Estimation of Longitudinal Dispersion Coefficient in Ice-Covered Rivers

Abstract

Flow structure and dispersion characteristics change significantly in ice-covered channels and rivers, and the longitudinal dispersion coefficient is an important parameter for water pollution control and environmental protection. Considering the secondary flow in ice-covered channels and based on the Shiono and Knight method (SKM), the lateral distribution of the depth-averaged velocity in ice-covered channels is solved in this study by adopting a power series. The result agrees well with the original analytical solution and experimental data. The longitudinal dispersion coefficient caused by nonuniform distribution of transverse velocity is derived using Fischer’s triple integral formula, and the longitudinal dispersion coefficient formula in a rectangular experimental ice-covered channel is obtained by regression analysis, which coincides with the experimental results. The computational formula of longitudinal dispersion coefficient in natural ice-covered rivers is obtained by logarithm linear regression of the longitudinal dispersion coefficient in an experimental ice-covered channel based on the mapping relationship between the data obtained from experiments and natural rivers.
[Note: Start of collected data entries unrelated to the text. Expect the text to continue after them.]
<file path="src/ssr_map.svh">
// Named constants for the stop and restart sequencer.
// Assumes the serial unit packs its control and status bits as laid out below.
`ifndef SSR_MAP_SVH
`define SSR_MAP_SVH

// ==========================================================================
// Register selection on the serial unit's access port
// ==========================================================================
`define SSR_SEL_CTRL 1'h0
`define SSR_SEL_DATA 1'h1

// ==========================================================================
// Bit positions in the serial control and status registers
// ==========================================================================
`define SSR_BIT_MASTER_SEL 7
`define SSR_BIT_TRX        6
`define SSR_BIT_BUS_BUSY   5
`define SSR_BIT_PIN 4
`define SSR_BIT_LRB 0

// ==========================================================================
// Restart setup waits in nanoseconds and the local clock period
// ==========================================================================
`define SSR_TSU_STA_STD_NS  4700
`define SSR_TSU_STA_FAST_NS 600
`define SSR_CLK_PERIOD_NS   10

// ==========================================================================
// Widths
// ==========================================================================
`define SSR_CNT_W  16
`define SSR_BYTE_W 8

`endif

</file>
<file path="src/ssr_ctrl_note_end.sv">
// Closing file of the sequencer sources; it defines nothing of its own.
// Assumes the other sequencer files stand beside it.
`timescale 1ns/1ps

</file>
<file path="src/ssr_pkg.sv">
// Types shared by the stop and restart sequencer modules.
// Assumes ssr_map.svh is on the include path.
`include "ssr_map.svh"

package ssr_pkg;

  // ========================================================================
  // Sequencer states
  // ========================================================================
  typedef enum logic [3:0]
  {
    SSR_IDLE,
    SSR_STOP_CHK,
    SSR_STOP_WR,
    SSR_STOP_WAIT,
    SSR_RS_WR,
    SSR_RS_BUSY,
    SSR_RS_LRB,
    SSR_RS_SETUP,
    SSR_RS_ADDR,
    SSR_RS_START
  } ssr_state_t;

  // ========================================================================
  // Whole state of the sequencer
  // ========================================================================
  typedef struct packed
  {
    ssr_state_t                 state;
    logic                       gap;
    logic                       we;
    logic                       sel;
    logic [`SSR_BYTE_W-1:0]     wdata;
    logic                       rx_mode;
    logic                       fast;
    logic [`SSR_BYTE_W-1:0]     addr;
    logic [`SSR_CNT_W-1:0]      cnt;
    logic                       sda_prev;
    logic                       done;
    logic                       error;
  } ssr_main_t;

  // ========================================================================
  // Whole state of the pin synchroniser
  // ========================================================================
  typedef struct packed
  {
    logic [1:0] s1;
    logic [1:0] s2;
    logic [1:0] s3;
    logic [1:0] lvl;
  } ssr_sync_t;

endpackage
</file>
<file path="src/ssr_pin_if.sv">
// Carrier for the filtered bus line levels between synchroniser and sequencer.
// Assumes both ends run on the same clock.
`timescale 1ns/1ps

interface ssr_pin_if;
  logic scl_lvl;
  logic sda_lvl;

  modport sync (output scl_lvl, output sda_lvl);
  modport user (input scl_lvl, input sda_lvl);
endinterface

</file>
<file path="src/ssr_ctrl.sv">
// Stop and restart sequencer that drives a two-wire serial unit from outside.
// Assumes the unit offers a request/acknowledge register port and that the
// bus lines are visible as plain inputs for watching.
`timescale 1ns/1ps
`include "ssr_map.svh"

module ssr_ctrl
#(
  parameter int CLK_PERIOD_NS = `SSR_CLK_PERIOD_NS,
  parameter int TSU_STD_NS    = `SSR_TSU_STA_STD_NS,
  parameter int TSU_FAST_NS   = `SSR_TSU_STA_FAST_NS
)
(
  // Clock and reset.
  input  wire logic                   clock_in,
  input  wire logic                   srst_in,
  // User commands.
  input  wire logic                   cmd_stop_in,
  input  wire logic                   cmd_restart_in,
  input  wire logic                   rx_mode_in,
  input  wire logic                   fast_mode_in,
  input  wire logic [`SSR_BYTE_W-1:0] restart_addr_in,
  // User status.
  output logic                        busy_out,
  output logic                        done_out,
  output logic                        error_out,
  // Register access port of the serial unit.
  output logic                        dev_req_out,
  output logic                        dev_we_out,
  output logic                        dev_sel_out,
  output logic [`SSR_BYTE_W-1:0]      dev_wdata_out,
  input  wire logic                   dev_ack_in,
  input  wire logic [`SSR_BYTE_W-1:0] dev_rdata_in,
  // Bus lines, watched only.
  input  wire logic                   clock_line_pin_in,
  input  wire logic                   data_line_pin_in
);
  import ssr_pkg::*;

  // ========================================================================
  // Derived timing
  // ========================================================================
  // A least time rounds up to whole cycles and never falls below one.
  function automatic logic [`SSR_CNT_W-1:0] ns_to_cyc(input int ns);
    int c;
    c = (ns + CLK_PERIOD_NS - 1) / CLK_PERIOD_NS;
    if (c < 1)
    begin
      c = 1;
    end
    return c[`SSR_CNT_W-1:0];
  endfunction

  localparam logic [`SSR_CNT_W-1:0] TSU_STD_CYC  = ns_to_cyc(TSU_STD_NS);
  localparam logic [`SSR_CNT_W-1:0] TSU_FAST_CYC = ns_to_cyc(TSU_FAST_NS);

  // ========================================================================
  // Control byte builder
  // ========================================================================
  // Pending is always written as one; every sequence here wants it set.
  function automatic logic [`SSR_BYTE_W-1:0] ctl_byte(input logic msel,
                                                      input logic trx,
                                                      input logic busy);
    logic [`SSR_BYTE_W-1:0] b;
    b                       = '0;
    b[`SSR_BIT_MASTER_SEL]  = msel;
    b[`SSR_BIT_TRX]         = trx;
    b[`SSR_BIT_BUS_BUSY]    = busy;
    b[`SSR_BIT_PIN]  = 1'b1;
    return b;
  endfunction

  // ========================================================================
  // Pin synchroniser
  // ========================================================================
  ssr_pin_if pins ();

  ssr_pin_sync u_sync
  (
    .clock_in   (clock_in),
    .srst_in    (srst_in),
    .scl_raw_in (clock_line_pin_in),
    .sda_raw_in (data_line_pin_in),
    .pins       (pins)
  );

  // ========================================================================
  // Sequencer state
  // ========================================================================
  ssr_main_t st_r;
  ssr_main_t st_nxt;
  logic      access_state;

  // States that hold a register access open on the unit's port.
  always_comb
  begin
    case (st_r.state)
      SSR_STOP_CHK,
      SSR_STOP_WR,
      SSR_RS_WR,
      SSR_RS_BUSY,
      SSR_RS_ADDR,
      SSR_RS_START: access_state = 1'b1;
      SSR_RS_LRB:   access_state = !st_r.rx_mode;
      default:      access_state = 1'b0;
    endcase
  end

  // ========================================================================
  // Next state
  // ========================================================================
  // The gap bit drops the request for one cycle after each acknowledge, so
  // a poll that stays in its state never merges two accesses into one.
  always_comb
  begin
    st_nxt          = st_r;
    st_nxt.done     = 1'b0;
    st_nxt.error    = 1'b0;
    st_nxt.gap      = 1'b0;
    st_nxt.sda_prev = pins.sda_lvl;
    case (st_r.state)
      SSR_IDLE:
      begin
        st_nxt.rx_mode = rx_mode_in;
        st_nxt.fast    = fast_mode_in;
        st_nxt.addr    = restart_addr_in;
        if (cmd_stop_in)
        begin
          // Busy must read one before a stop may be asked for.
          st_nxt.state = SSR_STOP_CHK;
          st_nxt.we    = 1'b0;
          st_nxt.sel   = `SSR_SEL_CTRL;
        end
        else if (cmd_restart_in)
        begin
          st_nxt.state = SSR_RS_WR;
          st_nxt.we    = 1'b1;
          st_nxt.sel   = `SSR_SEL_CTRL;
          st_nxt.wdata = ctl_byte(1'b0, 1'b0, 1'b0);
        end
      end
      SSR_STOP_CHK:
      begin
        if (dev_ack_in)
        begin
          if (dev_rdata_in[`SSR_BIT_BUS_BUSY])
          begin
            st_nxt.state = SSR_STOP_WR;
            st_nxt.we    = 1'b1;
            st_nxt.wdata = ctl_byte(1'b1, 1'b1, 1'b0);
            st_nxt.gap   = 1'b1;
          end
          else
          begin
            // Bus not busy: a stop has nothing to end.
            st_nxt.state = SSR_IDLE;
            st_nxt.we    = 1'b0;
            st_nxt.error = 1'b1;
          end
        end
      end
      SSR_STOP_WR:
      begin
        if (dev_ack_in)
        begin
          st_nxt.state = SSR_STOP_WAIT;
          st_nxt.we    = 1'b0;
        end
      end
      SSR_STOP_WAIT:
      begin
        // No access at all here: the control bits stay as written until
        // the data line rises while the clock line is high.
        if (pins.scl_lvl && pins.sda_lvl && !st_r.sda_prev)
        begin
          st_nxt.state = SSR_IDLE;
          st_nxt.done  = 1'b1;
        end
      end
      SSR_RS_WR:
      begin
        if (dev_ack_in)
        begin
          st_nxt.state = SSR_RS_BUSY;
          st_nxt.we    = 1'b0;
          st_nxt.gap   = 1'b1;
        end
      end
      SSR_RS_BUSY:
      begin
        // The bus still counts as busy to others; only our own busy
        // status is awaited here.
        if (dev_ack_in)
        begin
          st_nxt.gap = 1'b1;
          if (!dev_rdata_in[`SSR_BIT_BUS_BUSY])
          begin
            st_nxt.state = SSR_RS_LRB;
          end
        end
      end
      SSR_RS_LRB:
      begin
        // A receiver has already sent its negative acknowledge, so the
        // last bit says nothing; the clock line itself is watched.
        if (st_r.rx_mode)
        begin
          if (pins.scl_lvl)
          begin
            st_nxt.state = SSR_RS_SETUP;
            st_nxt.cnt   = st_r.fast ? TSU_FAST_CYC : TSU_STD_CYC;
          end
        end
        else if (dev_ack_in)
        begin
          st_nxt.gap = 1'b1;
          if (dev_rdata_in[`SSR_BIT_LRB])
          begin
            st_nxt.state = SSR_RS_SETUP;
            st_nxt.cnt   = st_r.fast ? TSU_FAST_CYC : TSU_STD_CYC;
          end
        end
      end
      SSR_RS_SETUP:
      begin
        // The unit does not time the setup, so this count is the only
        // guard on it.
        if (st_r.cnt <= `SSR_CNT_W'(1))
        begin
          st_nxt.state = SSR_RS_ADDR;
          st_nxt.cnt   = '0;
          st_nxt.we    = 1'b1;
          st_nxt.sel   = `SSR_SEL_DATA;
          st_nxt.wdata = st_r.addr;
        end
        else
        begin
          st_nxt.cnt = st_r.cnt - `SSR_CNT_W'(1);
        end
      end
      SSR_RS_ADDR:
      begin
        if (dev_ack_in)
        begin
          st_nxt.state = SSR_RS_START;
          st_nxt.sel   = `SSR_SEL_CTRL;
          st_nxt.wdata = ctl_byte(1'b1, 1'b1, 1'b1);
          st_nxt.gap   = 1'b1;
        end
      end
      SSR_RS_START:
      begin
        if (dev_ack_in)
        begin
          st_nxt.state = SSR_IDLE;
          st_nxt.we    = 1'b0;
          st_nxt.done  = 1'b1;
        end
      end
      default:
      begin
        st_nxt.state = SSR_IDLE;
      end
    endcase
  end

  // ========================================================================
  // State register
  // ========================================================================
  // The data line reads high at rest, so the edge memory starts high and a
  // spurious stop cannot be seen just after reset.
  always_ff @(posedge clock_in)
  begin
    if (srst_in)
    begin
      st_r          <= '0;
      st_r.sda_prev <= 1'b1;
    end
    else
    begin
      st_r <= st_nxt;
    end
  end

  // ========================================================================
  // Outputs
  // ========================================================================
  // The request is a handshake output and may be combinational; its
  // qualifiers all come from registers.
  assign dev_req_out   = access_state && !st_r.gap;
  assign dev_we_out    = st_r.we;
  assign dev_sel_out   = st_r.sel;
  assign dev_wdata_out = st_r.wdata;
  assign busy_out      = (st_r.state != SSR_IDLE);
  assign done_out      = st_r.done;
  assign error_out     = st_r.error;
endmodule

</file>
<file path="src/ssr_pin_sync.sv">
// Three-stage synchroniser with agreement filter for the two bus lines.
// Assumes the raw lines are asynchronous to clock_in.
`timescale 1ns/1ps

module ssr_pin_sync
(
  // Clock and reset.
  input  wire logic clock_in,
  input  wire logic srst_in,
  // Raw bus lines.
  input  wire logic scl_raw_in,
  input  wire logic sda_raw_in,
  // Filtered levels.
  ssr_pin_if.sync   pins
);
  import ssr_pkg::*;

  ssr_sync_t st_r;
  ssr_sync_t st_nxt;

  // ========================================================================
  // Next state
  // ========================================================================
  // A level is taken only once the second and third stages agree, so a
  // metastable first stage never reaches the output. A phase that stands
  // two cycles is followed, well inside the least widths of an outside driver.
  always_comb
  begin
    st_nxt    = st_r;
    st_nxt.s1 = {scl_raw_in, sda_raw_in};
    st_nxt.s2 = st_r.s1;
    st_nxt.s3 = st_r.s2;
    for (int i = 0; i < 2; i++)
    begin
      if (st_r.s2[i] == st_r.s3[i])
      begin
        st_nxt.lvl[i] = st_r.s3[i];
      end
    end
  end

  // Idle bus lines are high, so reset to high.
  always_ff @(posedge clock_in)
  begin
    if (srst_in)
    begin
      st_r <= '1;
    end
    else
    begin
      st_r <= st_nxt;
    end
  end

  // Level outputs.
  assign pins.scl_lvl = st_r.lvl[1];
  assign pins.sda_lvl = st_r.lvl[0];
endmodule

</file>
The measured data and the corresponding dispersion formula in natural ice-covered rivers show a mean error rate of 28.4%, which verifies the correctness and the rationality of the proposed formula. The proposed formula can be used to estimate pollutant transport in broad and shallow ice-covered channels and natural ice-covered rivers. The comparison with ice-free rivers shows that the longitudinal dispersion coefficient of ice-covered rivers is considerably smaller than that of ice-free rivers.